But then I stopped. I tapped the book with my pen, and I looked at you for inspiration. And I had nothing.
For months, I would write pages upon pages to you, going on and on and ON at the pen about how I couldn’t wait for you to be here so that I could finally see who it was I’d been speaking to all of these months through the terms of endearment I put on pages like the blank one in front of me that day. But instead of feeling like I knew you more now that you were here, I only felt like I knew you so much less. I realized that when I was pregnant with you, it was like you were 9/10ths imaginary, and that made writing to you - a baby - somehow less absurd. There were bits and pieces of evidence that you existed, but in order to write to you, I had to believe that you were there, and imagine who you were. Once you were real, I couldn’t do that anymore.
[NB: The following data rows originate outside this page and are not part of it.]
### config.mk
export PLATFORM = sky130hd
export DESIGN_NAME = sbde_engine
export DESIGN_NICKNAME = d
export VERILOG_FILES = /design/src/sbde_engine.v
export VERILOG_INCLUDE_DIRS = /design/src
export SDC_FILE = /design/constraint.sdc
export NUM_CORES = 2
export LEC_CHECK = 0
export CORE_MARGIN = 8
export CORE_UTILIZATION = 30
export DETAILED_ROUTE_END_ITERATION = 8
export DONT_BUFFER_PORTS = 1
export GPL_ROUTABILITY_DRIVEN = 0
export GPL_TIMING_DRIVEN = 0
export PLACE_DENSITY_LB_ADDON = 0.1
export SLEW_MARGIN = 20
export SYNTH_ARGS = -nofsm -noshare
export SYNTH_HDL_FRONTEND = slang
export SYNTH_SLANG_ARGS = --single-unit
### constraint.sdc
create_clock -name mclk -period 9.7 [get_ports mclk]
set_input_delay 1.94 -clock mclk [delete_from_list [all_inputs] [get_ports mclk]]
set_output_delay 1.94 -clock mclk [all_outputs]
set_load 0.005 [all_outputs]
I couldn’t get past the idea that you were a baby, and that essentially, you were a stranger.
In true female form, I’ve always written to sort through my thoughts. But honestly, I didn’t want you to know how badly in need of sorting my thoughts about you were. I half expected motherhood to come with some vast understanding of the Universe or something. That was always what people were saying, weren’t they? “Oh, yesterday I had my baby, and suddenly, it was like I’d found the meaning of life!” You were delightful and all, (Oh God, so delightful!) but when I looked at you on the day you were born and then again that day leaning over my journal, I felt more confused than ever about big picture questions like that. You didn’t bring with you any honorary enlightenment. Instead, it felt like the only thing you brought with you into my world was a disheveled mess of nervousness and uncertainty.
As hard as I tried to write the kind of letters to you I always dreamed of putting in your hands someday, I couldn’t find my voice. Whatever voice it was that I did have at the time was certainly not the kind you always imagine, radiating motherly wisdom and inimitable council.
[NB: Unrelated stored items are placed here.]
$ cat src/design/cowr_watchdog.sv
`timescale 1ns/10ps
module cowr_watchdog #(
  parameter int CNT_W = 30
) (
  // Clock and reset
  input wire logic ref_clk_i,
  input wire logic rst_i,
  // Slow tick, already synchronised
  input wire logic tick_i,
  // Control
  input wire logic run_i,
  input wire logic restart_i,
  input wire logic [CNT_W-1:0] limit_i,
  // Expiry pulse
  output logic expire_o
);
  logic [CNT_W-1:0] cnt_d, cnt_q;
  logic expire_d, expire_q;

  always_comb begin
    cnt_d = cnt_q;
    expire_d = 1'b0;
    if (!run_i || restart_i) begin
      cnt_d = '0;
    end else if (tick_i) begin
      if (cnt_q >= limit_i) begin
        expire_d = 1'b1;
        cnt_d = '0;
      end else begin
        cnt_d = cnt_q + 1'b1;
      end
    end
  end

  always_ff @(posedge ref_clk_i) begin
    if (rst_i) begin
      cnt_q <= '0;
      expire_q <= 1'b0;
    end else begin
      cnt_q <= cnt_d;
      expire_q <= expire_d;
    end
  end

  assign expire_o = expire_q;
endmodule : cowr_watchdog

$ cat src/design/cowr_regs.sv
`timescale 1ns/10ps
module cowr_regs #(
  parameter logic [31:0] DEVICE_CODE = 32'h1234_5678, // Arbitrary value
  parameter int ADDR_W = 29,
  parameter int WD_W = 30
) (
  // Clock and reset
  input wire logic ref_clk_i,
  input wire logic rst_i,
  // Configuration register port
  input wire logic reg_wr_i,
  input wire logic reg_rd_i,
  input wire logic [4:0] reg_addr_i,
  input wire logic [31:0] reg_wdata_i,
  output logic [31:0] reg_rdata_o,
  output logic reg_rvalid_o,
  // Frame data gate
  output logic frame_wr_o,
  output logic [31:0] frame_data_o,
  output logic ident_error_o,
  // Fabric user word
  output logic [31:0] fabric_user_word_port_o,
  // Commands and phases
  input wire logic internal_reprogram_cmd_i,
  input wire logic unsync_command_i,
  input wire logic fallback_i,
  input wire logic user_mode_i,
  input wire logic loading_i,
  // Watchdog slow clock (asynchronous)
  input wire logic wd_clk_i,
  // Retained pins
  output logic config_pins_retained_o,
  // Readback check controls
  input wire logic readback_crc_err_i,
  output logic readback_check_on_o,
  output logic readback_halt_o,
  output logic readback_correct_o,
  output logic init_err_o,
  output logic init_err_oe_o,
  // Flash read controls
  output logic [2:0] flash_first_read_delay_o,
  output logic [3:0] flash_page_length_o,
  // Reboot
  output logic reboot_o,
  output logic [ADDR_W-1:0] reboot_addr_o,
  output logic fallback_start_o,
  output logic watchdog_timeout_o,
  // Revision select pins
  output logic [1:0] revision_select_pins_o,
  output logic revision_select_pins_oe_o
);
  logic [31:0] user_d, user_q;
  logic [31:0] opt_d, opt_q;
  logic [31:0] wb_d, wb_q;
  logic [31:0] wd_d, wd_q;
  logic id_ok_d, id_ok_q;
  logic id_err_d, id_err_q;
  logic [31:0] rdata_d, rdata_q;
  logic rvalid_d, rvalid_q;
  logic frame_wr_d, frame_wr_q;
  logic [31:0] frame_data_d, frame_data_q;
  logic retained_d, retained_q;
  logic fallback_drv_d, fallback_drv_q;
  logic [1:0] rev_d, rev_q;
  logic rev_oe_d, rev_oe_q;
  logic reboot_d, reboot_q;
  logic [ADDR_W-1:0] reboot_addr_d, reboot_addr_q;
  logic fb_start_d, fb_start_q;
  logic wd_err_d, wd_err_q;
  logic halt_d, halt_q;
  logic [2:0] wd_sync_d, wd_sync_q;
  logic wd_level_d, wd_level_q;
  logic init_err_d, init_err_q;
  logic wd_tick;
  logic wd_run;
  logic wd_restart;
  logic wd_expire;
  logic wr_id, wr_frame;

  assign wr_id = reg_wr_i && (reg_addr_i == cowr_pkg::ADDR_ID_CHECK);
  assign wr_frame = reg_wr_i && (reg_addr_i == cowr_pkg::ADDR_FRAME_DATA);

  // Slow clock sampled by three flops; edge counts when stages two and three agree
  always_comb begin
    wd_sync_d = {wd_sync_q[1:0], wd_clk_i};
    wd_level_d = wd_level_q;
    if (wd_sync_q[1] == wd_sync_q[2]) begin
      wd_level_d = wd_sync_q[2];
    end
  end

  always_ff @(posedge ref_clk_i) begin
    if (rst_i) begin
      wd_sync_q <= 3'h0;
      wd_level_q <= 1'b0;
    end else begin
      wd_sync_q <= wd_sync_d;
      wd_level_q <= wd_level_d;
    end
  end

  // Tick only on a settled low-to-high change of the slow clock
  assign wd_tick = (wd_sync_q[1] == wd_sync_q[2]) && wd_sync_q[2] && !wd_level_q;

  // Monitor only in enabled phases, never for fallback images
  assign wd_run = !fallback_i && (
    (user_mode_i && wd_q[cowr_pkg::WD_USER_ON_BIT]) ||
    (loading_i && wd_q[cowr_pkg::WD_LOAD_ON_BIT]));
  // Any write to the watchdog register restarts the count
  assign wd_restart = reg_wr_i && (reg_addr_i == cowr_pkg::ADDR_WATCHDOG);

  cowr_watchdog #(
    .CNT_W(WD_W)
  ) u_watchdog (
    .ref_clk_i(ref_clk_i),
    .rst_i(rst_i),
    .tick_i(wd_tick),
    .run_i(wd_run),
    .restart_i(wd_restart),
    .limit_i(wd_q[WD_W-1:0]),
    .expire_o(wd_expire)
  );

  // Register writes
  always_comb begin
    user_d = user_q;
    opt_d = opt_q;
    wb_d = wb_q;
    wd_d = wd_q;
    if (reg_wr_i) begin
      unique case (reg_addr_i)
        cowr_pkg::ADDR_USER_WORD: user_d = reg_wdata_i;
        // Unimplemented option bits stay zero
        cowr_pkg::ADDR_OPTIONS_ONE: opt_d = reg_wdata_i & cowr_pkg::OPT_WRITE_MASK;
        cowr_pkg::ADDR_WARM_BOOT: wb_d = reg_wdata_i;
        cowr_pkg::ADDR_WATCHDOG: wd_d = reg_wdata_i;
        default: ;
      endcase
    end
  end

  always_ff @(posedge ref_clk_i) begin
    if (rst_i) begin
      user_q <= cowr_pkg::RST_USER_WORD;
      opt_q <= cowr_pkg::RST_OPTIONS_ONE;
      wb_q <= cowr_pkg::RST_WARM_BOOT;
      wd_q <= cowr_pkg::RST_WATCHDOG;
    end else begin
      user_q <= user_d;
      opt_q <= opt_d;
      wb_q <= wb_d;
      wd_q <= wd_d;
    end
  end

  // Identification check and frame data gate
  always_comb begin
    id_ok_d = id_ok_q;
    id_err_d = id_err_q;
    frame_wr_d = 1'b0;
    frame_data_d = frame_data_q;
    if (wr_id) begin
      id_ok_d = (reg_wdata_i == DEVICE_CODE);
      // Sticky: a later good code cannot reopen the gate
      id_err_d = id_err_q || (reg_wdata_i != DEVICE_CODE);
    end
    // Frame words pass only after a matching check
    if (wr_frame && id_ok_q && !id_err_q) begin
      frame_wr_d = 1'b1;
      frame_data_d = reg_wdata_i;
    end
  end

  always_ff @(posedge ref_clk_i) begin
    if (rst_i) begin
      id_ok_q <= 1'b0;
      id_err_q <= 1'b0;
      frame_wr_q <= 1'b0;
      frame_data_q <= 32'h0000_0000;
    end else begin
      id_ok_q <= id_ok_d;
      id_err_q <= id_err_d;
      frame_wr_q <= frame_wr_d;
      frame_data_q <= frame_data_d;
    end
  end

  // Read path
  always_comb begin
    rdata_d = rdata_q;
    rvalid_d = reg_rd_i;
    if (reg_rd_i) begin
      unique case (reg_addr_i)
        cowr_pkg::ADDR_ID_CHECK: rdata_d = DEVICE_CODE;
        cowr_pkg::ADDR_USER_WORD: rdata_d = user_q;
        cowr_pkg::ADDR_OPTIONS_ONE: rdata_d = opt_q;
        cowr_pkg::ADDR_WARM_BOOT: rdata_d = wb_q;
        cowr_pkg::ADDR_WATCHDOG: rdata_d = wd_q;
        // Unmapped numbers read as zero
        default: rdata_d = 32'h0000_0000;
      endcase
    end
  end

  always_ff @(posedge ref_clk_i) begin
    if (rst_i) begin
      rdata_q <= 32'h0000_0000;
      rvalid_q <= 1'b0;
    end else begin
      rdata_q <= rdata_d;
      rvalid_q <= rvalid_d;
    end
  end

  // Retained pins and readback error reporting
  always_comb begin
    retained_d = retained_q;
    halt_d = halt_q;
    if (unsync_command_i && opt_q[cowr_pkg::OPT_KEEP_RELEASE_BIT]) begin
      retained_d = 1'b0;
    end
    // Halt flag keeps the error report after the error input drops
    if (readback_crc_err_i && opt_q[cowr_pkg::OPT_CHECK_ON_BIT] && readback_halt_o) begin
      halt_d = 1'b1;
    end
    init_err_d = halt_q || (readback_crc_err_i && opt_q[cowr_pkg::OPT_CHECK_ON_BIT]);
  end

  always_ff @(posedge ref_clk_i) begin
    if (rst_i) begin
      retained_q <= 1'b1;
      halt_q <= 1'b0;
      init_err_q <= 1'b0;
    end else begin
      retained_q <= retained_d;
      halt_q <= halt_d;
      init_err_q <= init_err_d;
    end
  end

  // Reboot, revision select and watchdog events
  always_comb begin
    fallback_drv_d = fallback_drv_q;
    reboot_d = 1'b0;
    reboot_addr_d = reboot_addr_q;
    fb_start_d = 1'b0;
    wd_err_d = wd_err_q;
    rev_d = rev_q;
    rev_oe_d = rev_oe_q;
    if (internal_reprogram_cmd_i) begin
      reboot_d = 1'b1;
      reboot_addr_d = wb_q[cowr_pkg::WB_ADDR_HI:0];
      rev_d = wb_q[cowr_pkg::WB_REV_HI:cowr_pkg::WB_REV_LO];
      rev_oe_d = wb_q[cowr_pkg::WB_DRIVE_ON_BIT];
      fallback_drv_d = 1'b0;
    end
    // Expiry comes last so it wins over a reprogram in the same cycle
    if (wd_expire) begin
      wd_err_d = 1'b1;
      fb_start_d = 1'b1;
      reboot_d = 1'b1;
      reboot_addr_d = '0;
      fallback_drv_d = 1'b1;
    end
    if (fallback_drv_d) begin
      rev_d = 2'b00;
      rev_oe_d = 1'b1;
    end
  end

  always_ff @(posedge ref_clk_i) begin
    if (rst_i) begin
      fallback_drv_q <= 1'b0;
      rev_q <= 2'b00;
      rev_oe_q <= 1'b0;
      reboot_q <= 1'b0;
      reboot_addr_q <= '0;
      fb_start_q <= 1'b0;
      wd_err_q <= 1'b0;
    end else begin
      fallback_drv_q <= fallback_drv_d;
      rev_q <= rev_d;
      rev_oe_q <= rev_oe_d;
      reboot_q <= reboot_d;
      reboot_addr_q <= reboot_addr_d;
      fb_start_q <= fb_start_d;
      wd_err_q <= wd_err_d;
    end
  end

  // Option decodes
  logic [1:0] action;
  logic [1:0] page;
  assign action = opt_q[cowr_pkg::OPT_CHECK_ACTION_HI:cowr_pkg::OPT_CHECK_ACTION_LO];
  assign page = opt_q[cowr_pkg::OPT_PAGE_HI:cowr_pkg::OPT_PAGE_LO];

  assign readback_check_on_o = opt_q[cowr_pkg::OPT_CHECK_ON_BIT];
  assign readback_halt_o = (action == cowr_pkg::ACT_HALT) || (action == cowr_pkg::ACT_CORRECT_HALT);
  assign readback_correct_o = action[1];
  assign init_err_o = init_err_q;
  assign init_err_oe_o = !opt_q[cowr_pkg::OPT_ERR_PIN_OFF_BIT];
  assign flash_first_read_delay_o = {1'b0, opt_q[cowr_pkg::OPT_FIRST_READ_HI:cowr_pkg::OPT_FIRST_READ_LO]}
    + 3'h1;
  // Reserved page code falls back to single reads
  assign flash_page_length_o = (page == cowr_pkg::PAGE_FOUR) ? 4'h4 :
    (page == cowr_pkg::PAGE_EIGHT) ? 4'h8 : 4'h1;

  assign reg_rdata_o = rdata_q;
  assign reg_rvalid_o = rvalid_q;
  assign frame_wr_o = frame_wr_q;
  assign frame_data_o = frame_data_q;
  assign ident_error_o = id_err_q;
  assign fabric_user_word_port_o = user_q;
  assign config_pins_retained_o = retained_q;
  assign reboot_o = reboot_q;
  assign reboot_addr_o = reboot_addr_q;
  assign fallback_start_o = fb_start_q;
  assign watchdog_timeout_o = wd_err_q;
  assign revision_select_pins_o = rev_q;
  assign revision_select_pins_oe_o = rev_oe_q;
endmodule : cowr_regs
You might notice that when Scarlett was born, I had no such hang-ups. I knew from the charming, effortless way that loving you unfolded itself onto my life like a dearly missed blanket from home -- that something extraordinary and perfect was waiting for me at the other end of her infancy. It didn’t matter to me anymore that I didn’t know exactly who she was from the moment I first started loving her. If she was anything like either of you, she was bound to be magnificent beyond anything I could have understood before then anyway.
For so long, I relished the opportunity to write as effortlessly to her as I’d always longed to be able to write to you, but couldn’t. In a way, it was almost like I was writing to all of you through the letters I wrote to her, because so much of the love that I have for all of you: you guys and your father, make the love I have for Scarlett what it is. Without you guys, I wouldn’t understand it the way that I do now. It’s like I was a rookie at love when I first met both of you, whereas now, because of you, I am a veteran. I may not know all there is to know about being the perfect mom, but mark my words, I know how to love you.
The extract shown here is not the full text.